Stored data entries
....

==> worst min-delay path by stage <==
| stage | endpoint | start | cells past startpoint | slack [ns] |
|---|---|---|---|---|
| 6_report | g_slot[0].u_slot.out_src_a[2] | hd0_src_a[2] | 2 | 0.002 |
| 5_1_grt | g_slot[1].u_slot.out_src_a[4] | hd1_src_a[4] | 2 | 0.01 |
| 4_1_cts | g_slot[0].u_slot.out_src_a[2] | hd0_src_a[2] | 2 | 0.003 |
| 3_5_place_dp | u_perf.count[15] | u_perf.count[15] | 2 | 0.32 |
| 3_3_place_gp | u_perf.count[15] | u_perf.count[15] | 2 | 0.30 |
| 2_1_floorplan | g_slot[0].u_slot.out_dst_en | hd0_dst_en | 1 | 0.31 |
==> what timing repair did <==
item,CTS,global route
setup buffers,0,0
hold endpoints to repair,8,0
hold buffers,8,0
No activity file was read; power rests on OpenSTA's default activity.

....

* _TASK OBJECTIVE_
Starting at the line that contains "2 | 0.003 |", restate word for word every line through the last one in the records above. Return nothing else.

* _THE COMPLETED TASK_
| 4_1_cts | g_slot[0].u_slot.out_src_a[2] | hd0_src_a[2] | 2 | 0.003 |
| 3_5_place_dp | u_perf.count[15] | u_perf.count[15] | 2 | 0.32 |
| 3_3_place_gp | u_perf.count[15] | u_perf.count[15] | 2 | 0.30 |
| 2_1_floorplan | g_slot[0].u_slot.out_dst_en | hd0_dst_en | 1 | 0.31 |
==> what timing repair did <==
item,CTS,global route
setup buffers,0,0
hold endpoints to repair,8,0
hold buffers,8,0
No activity file was read; power rests on OpenSTA's default activity.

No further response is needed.